さっきから、朝霞さんは表情一つ変えずに俺を見つめ続けてる。
俺も、目をはなせない。
・・・先に沈黙を破ったのは、朝霞さんだった。
「颯君」
「・・・はい」
朝霞さんの瞳にうつる俺と朝霞さんは、とても似た表情をしていると、その時ふと思った。
それはきっと、
「ごめんなさい。
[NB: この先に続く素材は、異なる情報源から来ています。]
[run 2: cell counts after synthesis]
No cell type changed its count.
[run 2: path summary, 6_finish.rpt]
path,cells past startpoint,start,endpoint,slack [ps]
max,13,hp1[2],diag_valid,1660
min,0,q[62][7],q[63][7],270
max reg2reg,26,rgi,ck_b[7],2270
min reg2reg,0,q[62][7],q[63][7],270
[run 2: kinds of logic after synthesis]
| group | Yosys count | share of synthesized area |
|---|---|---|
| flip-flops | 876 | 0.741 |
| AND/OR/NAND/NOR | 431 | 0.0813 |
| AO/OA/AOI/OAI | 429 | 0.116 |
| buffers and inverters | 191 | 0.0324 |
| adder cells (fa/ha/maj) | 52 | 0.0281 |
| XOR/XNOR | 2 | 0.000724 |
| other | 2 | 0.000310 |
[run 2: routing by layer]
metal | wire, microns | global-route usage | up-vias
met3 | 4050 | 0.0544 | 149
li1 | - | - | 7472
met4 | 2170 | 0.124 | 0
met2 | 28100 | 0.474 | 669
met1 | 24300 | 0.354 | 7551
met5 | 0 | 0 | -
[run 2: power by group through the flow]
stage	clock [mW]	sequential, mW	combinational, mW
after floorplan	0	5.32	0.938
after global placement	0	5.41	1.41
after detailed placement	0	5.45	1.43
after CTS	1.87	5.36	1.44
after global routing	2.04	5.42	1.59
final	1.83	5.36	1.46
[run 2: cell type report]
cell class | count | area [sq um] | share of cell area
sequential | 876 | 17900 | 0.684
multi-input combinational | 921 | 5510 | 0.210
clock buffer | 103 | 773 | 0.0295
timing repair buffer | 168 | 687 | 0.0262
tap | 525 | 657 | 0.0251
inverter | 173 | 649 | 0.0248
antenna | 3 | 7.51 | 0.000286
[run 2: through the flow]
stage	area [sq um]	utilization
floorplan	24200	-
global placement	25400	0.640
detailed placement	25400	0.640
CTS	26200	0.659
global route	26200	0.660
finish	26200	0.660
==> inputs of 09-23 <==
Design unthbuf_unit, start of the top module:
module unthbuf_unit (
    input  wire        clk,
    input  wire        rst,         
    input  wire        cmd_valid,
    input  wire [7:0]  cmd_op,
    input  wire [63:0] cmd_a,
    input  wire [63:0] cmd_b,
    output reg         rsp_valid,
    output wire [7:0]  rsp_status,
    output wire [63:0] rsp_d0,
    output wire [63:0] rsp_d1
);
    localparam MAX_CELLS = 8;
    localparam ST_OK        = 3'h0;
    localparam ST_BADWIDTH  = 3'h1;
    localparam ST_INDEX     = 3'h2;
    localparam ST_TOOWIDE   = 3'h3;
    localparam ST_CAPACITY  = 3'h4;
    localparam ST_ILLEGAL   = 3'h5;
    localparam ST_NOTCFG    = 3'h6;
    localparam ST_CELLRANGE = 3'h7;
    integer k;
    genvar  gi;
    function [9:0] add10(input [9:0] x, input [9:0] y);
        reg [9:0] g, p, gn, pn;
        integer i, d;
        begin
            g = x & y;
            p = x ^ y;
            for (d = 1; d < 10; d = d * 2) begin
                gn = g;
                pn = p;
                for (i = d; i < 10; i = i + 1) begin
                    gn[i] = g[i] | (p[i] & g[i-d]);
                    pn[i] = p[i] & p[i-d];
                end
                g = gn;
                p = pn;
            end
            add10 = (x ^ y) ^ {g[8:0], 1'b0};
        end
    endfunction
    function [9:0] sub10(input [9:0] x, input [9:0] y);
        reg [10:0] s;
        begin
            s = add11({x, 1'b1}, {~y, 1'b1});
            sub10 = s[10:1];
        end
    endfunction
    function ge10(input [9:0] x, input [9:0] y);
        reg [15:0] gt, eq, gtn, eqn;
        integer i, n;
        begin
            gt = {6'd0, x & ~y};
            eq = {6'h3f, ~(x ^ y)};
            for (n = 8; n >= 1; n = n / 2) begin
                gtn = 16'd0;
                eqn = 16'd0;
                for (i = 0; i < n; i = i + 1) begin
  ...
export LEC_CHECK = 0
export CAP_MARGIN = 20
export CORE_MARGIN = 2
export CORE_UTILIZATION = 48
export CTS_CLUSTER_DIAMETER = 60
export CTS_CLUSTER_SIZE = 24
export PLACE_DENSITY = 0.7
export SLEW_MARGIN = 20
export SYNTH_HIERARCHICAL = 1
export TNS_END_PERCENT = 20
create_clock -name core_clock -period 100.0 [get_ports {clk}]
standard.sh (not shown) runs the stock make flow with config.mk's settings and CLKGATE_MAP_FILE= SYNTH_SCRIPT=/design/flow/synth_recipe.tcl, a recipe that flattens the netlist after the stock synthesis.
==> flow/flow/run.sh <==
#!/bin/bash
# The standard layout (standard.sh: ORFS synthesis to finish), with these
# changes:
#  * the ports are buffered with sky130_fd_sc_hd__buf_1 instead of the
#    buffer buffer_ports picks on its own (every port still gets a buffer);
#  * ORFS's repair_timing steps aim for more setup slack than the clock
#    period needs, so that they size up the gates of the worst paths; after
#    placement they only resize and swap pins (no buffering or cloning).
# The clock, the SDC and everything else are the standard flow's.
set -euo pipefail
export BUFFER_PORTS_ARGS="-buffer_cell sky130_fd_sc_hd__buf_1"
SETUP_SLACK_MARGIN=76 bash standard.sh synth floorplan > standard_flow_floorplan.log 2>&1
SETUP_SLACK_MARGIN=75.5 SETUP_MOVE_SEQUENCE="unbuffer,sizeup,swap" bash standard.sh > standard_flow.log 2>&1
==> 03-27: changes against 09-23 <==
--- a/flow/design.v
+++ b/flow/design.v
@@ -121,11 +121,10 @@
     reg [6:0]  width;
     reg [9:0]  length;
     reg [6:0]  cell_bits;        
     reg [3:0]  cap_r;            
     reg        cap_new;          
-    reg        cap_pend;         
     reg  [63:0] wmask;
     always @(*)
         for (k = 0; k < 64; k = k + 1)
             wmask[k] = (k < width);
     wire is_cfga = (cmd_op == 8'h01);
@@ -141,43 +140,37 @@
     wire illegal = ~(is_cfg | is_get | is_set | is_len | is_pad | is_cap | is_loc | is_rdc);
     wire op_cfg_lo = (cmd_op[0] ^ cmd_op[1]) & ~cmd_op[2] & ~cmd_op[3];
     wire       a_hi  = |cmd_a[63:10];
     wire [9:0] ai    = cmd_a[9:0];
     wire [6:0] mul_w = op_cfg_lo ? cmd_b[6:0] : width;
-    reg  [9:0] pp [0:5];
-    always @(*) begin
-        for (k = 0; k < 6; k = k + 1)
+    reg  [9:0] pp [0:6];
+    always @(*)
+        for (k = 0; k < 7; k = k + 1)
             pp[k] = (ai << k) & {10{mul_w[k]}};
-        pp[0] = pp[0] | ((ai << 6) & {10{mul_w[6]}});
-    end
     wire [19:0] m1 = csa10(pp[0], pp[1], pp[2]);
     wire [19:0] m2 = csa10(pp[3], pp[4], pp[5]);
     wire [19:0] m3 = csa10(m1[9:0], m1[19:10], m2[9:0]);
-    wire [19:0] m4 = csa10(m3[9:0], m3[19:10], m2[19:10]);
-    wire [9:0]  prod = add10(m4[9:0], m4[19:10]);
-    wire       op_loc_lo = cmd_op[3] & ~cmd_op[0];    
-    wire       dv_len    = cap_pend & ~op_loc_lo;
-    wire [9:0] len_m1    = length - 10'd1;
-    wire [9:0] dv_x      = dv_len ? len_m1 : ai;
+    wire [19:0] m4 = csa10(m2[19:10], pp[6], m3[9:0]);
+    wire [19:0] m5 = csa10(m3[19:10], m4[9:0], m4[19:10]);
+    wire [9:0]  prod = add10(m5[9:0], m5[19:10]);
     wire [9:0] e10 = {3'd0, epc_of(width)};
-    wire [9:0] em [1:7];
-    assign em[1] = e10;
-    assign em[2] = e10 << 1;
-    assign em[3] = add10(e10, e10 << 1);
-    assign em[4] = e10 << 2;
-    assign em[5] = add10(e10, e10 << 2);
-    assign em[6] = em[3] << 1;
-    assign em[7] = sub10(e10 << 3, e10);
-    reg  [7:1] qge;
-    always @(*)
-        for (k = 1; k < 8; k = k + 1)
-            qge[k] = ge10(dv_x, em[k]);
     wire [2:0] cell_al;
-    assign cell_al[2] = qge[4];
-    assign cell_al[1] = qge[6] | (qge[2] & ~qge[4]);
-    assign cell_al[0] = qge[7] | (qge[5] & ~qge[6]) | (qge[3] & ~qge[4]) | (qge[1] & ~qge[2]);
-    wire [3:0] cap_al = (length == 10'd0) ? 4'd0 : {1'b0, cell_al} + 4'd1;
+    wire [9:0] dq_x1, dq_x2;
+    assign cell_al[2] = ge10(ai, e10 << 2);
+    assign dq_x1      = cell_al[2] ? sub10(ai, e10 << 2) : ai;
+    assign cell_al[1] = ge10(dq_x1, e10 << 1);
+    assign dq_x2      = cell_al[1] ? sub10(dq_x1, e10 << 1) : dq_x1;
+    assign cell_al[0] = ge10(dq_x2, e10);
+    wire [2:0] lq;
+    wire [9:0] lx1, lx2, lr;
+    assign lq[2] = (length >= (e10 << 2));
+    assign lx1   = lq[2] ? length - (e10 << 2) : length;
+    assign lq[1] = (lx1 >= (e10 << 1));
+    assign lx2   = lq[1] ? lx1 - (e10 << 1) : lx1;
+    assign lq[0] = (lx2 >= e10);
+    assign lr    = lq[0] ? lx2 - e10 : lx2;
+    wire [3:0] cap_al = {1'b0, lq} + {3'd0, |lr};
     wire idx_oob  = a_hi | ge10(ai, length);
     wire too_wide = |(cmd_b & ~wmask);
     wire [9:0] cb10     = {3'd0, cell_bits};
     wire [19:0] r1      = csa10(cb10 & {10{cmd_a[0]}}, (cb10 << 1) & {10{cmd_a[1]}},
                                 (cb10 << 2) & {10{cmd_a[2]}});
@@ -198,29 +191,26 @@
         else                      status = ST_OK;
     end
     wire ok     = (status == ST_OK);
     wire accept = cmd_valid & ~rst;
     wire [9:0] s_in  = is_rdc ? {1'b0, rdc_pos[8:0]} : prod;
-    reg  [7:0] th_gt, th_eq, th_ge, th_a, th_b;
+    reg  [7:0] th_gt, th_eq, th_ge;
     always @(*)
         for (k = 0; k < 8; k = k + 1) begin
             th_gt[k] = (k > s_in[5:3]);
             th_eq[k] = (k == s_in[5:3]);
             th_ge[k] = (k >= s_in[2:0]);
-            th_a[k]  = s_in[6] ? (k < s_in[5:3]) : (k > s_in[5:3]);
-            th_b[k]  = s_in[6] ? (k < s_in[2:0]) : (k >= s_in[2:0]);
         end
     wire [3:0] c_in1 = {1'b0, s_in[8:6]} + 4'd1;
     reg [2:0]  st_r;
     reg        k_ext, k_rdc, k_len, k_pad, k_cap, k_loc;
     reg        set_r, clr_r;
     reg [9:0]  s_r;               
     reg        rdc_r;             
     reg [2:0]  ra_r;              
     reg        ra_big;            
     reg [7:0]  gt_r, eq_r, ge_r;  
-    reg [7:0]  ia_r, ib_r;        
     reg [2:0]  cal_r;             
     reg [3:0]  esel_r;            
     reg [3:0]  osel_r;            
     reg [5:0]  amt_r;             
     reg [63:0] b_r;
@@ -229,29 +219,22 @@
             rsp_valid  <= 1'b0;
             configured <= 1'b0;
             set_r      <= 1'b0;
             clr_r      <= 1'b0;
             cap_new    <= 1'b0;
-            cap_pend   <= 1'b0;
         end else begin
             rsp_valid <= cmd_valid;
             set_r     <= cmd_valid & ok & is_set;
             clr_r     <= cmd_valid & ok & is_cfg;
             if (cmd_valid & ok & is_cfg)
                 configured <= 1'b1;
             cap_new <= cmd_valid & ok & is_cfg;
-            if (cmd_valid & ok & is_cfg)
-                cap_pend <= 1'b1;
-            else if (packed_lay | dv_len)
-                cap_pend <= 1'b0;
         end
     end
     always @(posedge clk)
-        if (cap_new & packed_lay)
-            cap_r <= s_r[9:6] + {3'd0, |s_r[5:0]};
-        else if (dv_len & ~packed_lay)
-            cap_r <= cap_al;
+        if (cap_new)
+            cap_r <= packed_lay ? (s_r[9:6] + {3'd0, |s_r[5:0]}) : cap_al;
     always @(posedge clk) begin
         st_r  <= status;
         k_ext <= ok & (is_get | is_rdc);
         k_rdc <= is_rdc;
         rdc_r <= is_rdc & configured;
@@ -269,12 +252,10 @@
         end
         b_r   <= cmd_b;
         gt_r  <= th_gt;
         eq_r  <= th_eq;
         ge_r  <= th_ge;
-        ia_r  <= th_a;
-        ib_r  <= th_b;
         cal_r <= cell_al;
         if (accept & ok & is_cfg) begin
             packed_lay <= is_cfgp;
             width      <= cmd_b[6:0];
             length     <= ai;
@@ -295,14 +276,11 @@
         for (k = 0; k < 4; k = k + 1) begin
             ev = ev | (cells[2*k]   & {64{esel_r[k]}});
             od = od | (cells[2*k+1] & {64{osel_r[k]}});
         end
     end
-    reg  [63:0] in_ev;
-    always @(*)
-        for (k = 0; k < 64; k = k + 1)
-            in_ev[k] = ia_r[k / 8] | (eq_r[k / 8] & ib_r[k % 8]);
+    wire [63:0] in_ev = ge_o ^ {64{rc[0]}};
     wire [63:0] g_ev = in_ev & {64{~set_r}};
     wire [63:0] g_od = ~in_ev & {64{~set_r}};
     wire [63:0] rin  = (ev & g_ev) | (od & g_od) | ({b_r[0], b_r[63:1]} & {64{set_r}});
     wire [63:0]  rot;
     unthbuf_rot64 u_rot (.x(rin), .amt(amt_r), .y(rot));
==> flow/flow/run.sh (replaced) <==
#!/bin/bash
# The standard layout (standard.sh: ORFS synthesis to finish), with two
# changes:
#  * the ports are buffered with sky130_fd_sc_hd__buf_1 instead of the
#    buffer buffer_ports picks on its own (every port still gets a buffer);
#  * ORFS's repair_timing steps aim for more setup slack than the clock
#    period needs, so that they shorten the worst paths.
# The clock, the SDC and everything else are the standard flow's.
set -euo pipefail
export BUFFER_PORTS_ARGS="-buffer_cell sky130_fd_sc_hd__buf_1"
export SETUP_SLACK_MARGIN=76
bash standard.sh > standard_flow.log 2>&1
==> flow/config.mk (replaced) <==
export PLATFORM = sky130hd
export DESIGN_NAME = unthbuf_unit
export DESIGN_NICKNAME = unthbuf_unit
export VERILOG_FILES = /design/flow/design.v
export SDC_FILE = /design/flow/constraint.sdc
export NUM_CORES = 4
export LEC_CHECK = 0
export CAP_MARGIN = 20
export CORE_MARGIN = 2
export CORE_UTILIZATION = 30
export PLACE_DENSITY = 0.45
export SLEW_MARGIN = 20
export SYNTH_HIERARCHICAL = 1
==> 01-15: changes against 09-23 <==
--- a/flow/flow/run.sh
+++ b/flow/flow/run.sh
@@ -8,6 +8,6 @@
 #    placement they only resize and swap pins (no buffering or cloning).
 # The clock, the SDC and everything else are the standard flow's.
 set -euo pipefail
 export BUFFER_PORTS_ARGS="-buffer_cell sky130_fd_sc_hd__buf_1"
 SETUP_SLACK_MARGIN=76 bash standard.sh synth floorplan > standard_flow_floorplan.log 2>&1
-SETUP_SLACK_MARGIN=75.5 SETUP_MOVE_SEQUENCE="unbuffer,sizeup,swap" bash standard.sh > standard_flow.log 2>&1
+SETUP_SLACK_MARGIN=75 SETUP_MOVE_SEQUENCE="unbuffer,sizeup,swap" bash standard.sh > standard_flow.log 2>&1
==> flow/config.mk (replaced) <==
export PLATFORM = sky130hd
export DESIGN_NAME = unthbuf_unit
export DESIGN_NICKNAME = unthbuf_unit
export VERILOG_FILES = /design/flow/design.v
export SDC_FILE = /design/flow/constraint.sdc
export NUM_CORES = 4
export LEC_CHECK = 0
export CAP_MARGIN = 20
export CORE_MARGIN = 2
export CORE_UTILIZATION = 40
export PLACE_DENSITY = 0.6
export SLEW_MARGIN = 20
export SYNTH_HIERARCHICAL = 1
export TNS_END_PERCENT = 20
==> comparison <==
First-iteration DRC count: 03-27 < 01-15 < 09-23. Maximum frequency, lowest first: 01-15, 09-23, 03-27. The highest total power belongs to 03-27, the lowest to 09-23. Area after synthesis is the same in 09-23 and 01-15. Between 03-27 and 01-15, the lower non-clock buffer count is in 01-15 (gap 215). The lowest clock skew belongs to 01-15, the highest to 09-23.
From an optimization exercise on the open Yosys and OpenROAD flow, aimed at small area, a short achievable clock period and few clock cycles per item; shortcuts taken in it are not production practice. Only simulation tests tie the RTL to the original design; equivalence was not proved. Power is estimated from default activity; no workload was simulated.

==> flow/design.v (excerpt) <==
module vcsk_core (
    input  wire        clk,
    input  wire        rst,
    input  wire        cmd_valid,
    output wire        cmd_ready,
    input  wire [31:0] cmd_data,
    output reg         rsp_valid,
    output reg  [31:0] rsp_data,
    output reg         rsp_err
);
clock: 44.0 ns
lec_check: 0
cap_margin: 20
core_margin: 2
core_utilization: 50
cts_buf_list: sky130_fd_sc_hd__clkbuf_16
cts_cluster_diameter: 80
cts_cluster_size: 24
slew_margin: 20
standard.sh (not shown) runs the stock make flow with config.mk's settings and CLKGATE_MAP_FILE= SYNTH_SCRIPT=/design/flow/synth_recipe.tcl, a recipe that flattens the netlist after the stock synthesis.
==> flow/flow/run.sh <==
#!/bin/bash
# The standard layout, with two changes to how it is made:
# - the port buffers that buffer_ports inserts are sky130_fd_sc_hd__buf_2;
# - clock tree synthesis inserts no dummy loads.
set -euo pipefail
export BUFFER_PORTS_ARGS="-buffer_cell sky130_fd_sc_hd__buf_2"
export CTS_ARGS="-sink_clustering_enable -repair_clock_nets -sink_clustering_size 24 -sink_clustering_max_diameter 80 -buf_list sky130_fd_sc_hd__clkbuf_16 -dont_use_dummy_load"
bash standard.sh finish > standard.log 2>&1
Testbench counts at the start, summed over its fixed seeds: cycles 12,288, items 12,256.
Change:
==> flow/flow/run.sh (replaced) <==
#!/bin/bash
# The standard layout, with the port buffers that buffer_ports inserts made
# sky130_fd_sc_hd__buf_2 cells instead of its default choice.
set -euo pipefail
export BUFFER_PORTS_ARGS="-buffer_cell sky130_fd_sc_hd__buf_2"
bash standard.sh finish > standard.log 2>&1
CORE_UTILIZATION = 58   (was 50)
=> Setup slack is worse by 0.28 ns; cell area is about the same; utilization is higher by 8.7 points; routed wire length grows by 2.1%; maximum frequency drops by 2.7%; clock power rises by 4.1%; first-iteration DRC count rose by 24%; worst hold slack improves by 0.010 ns; total power went up by 1.2%.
僕は、颯くんの気持ちには応えられない」
・・・お互いに、この結果がわかっていたからだと思う。
不思議と、涙は出なかった。
「朝霞さん」
その瞬間
ふっと、二人して表情が戻った。
そして、そんなところを気にしている自分が、なんだかおかしくて・・・
なんだか、少し泣きたくなった。
そして、朝霞さんも少し寂しそうな、表情だった。
でも、
「なあに?」
すぐにいつもと同じ温かい微笑みに戻るから、
まるでまだ日常が続いているように、錯覚してしまう。
でも、それじゃ、だめなんだ。
だから俺は、
「理由だけ、聞いてもいいですか」
そう尋ねてみた。
そうしたらきっと、諦めがつくんじゃないかと思ったのだ。
・・・こんなところまで朝霞さんに頼って、本当に俺はろくでもないな・・・
と、自分でも呆れるけれど。
すると朝霞さんが、
「いいよ。少しだけまっててくれる?」
と、言って、自分の部屋にはいっていった。
「・・・っ」
そして俺は、ふと息を止めていたことに気付いた。
やっぱり、緊張してたんだなあ、と
思わず苦笑してしまう。
すると、
「おまたせ」
そういって、朝霞さんが戻ってきた。
なぜ部屋に行ったのか気になっていたのだが、
今は、そんなことより気になることがあった。
「・・・ノート・・・?」
朝霞さんが握っていた、一冊のノートだ。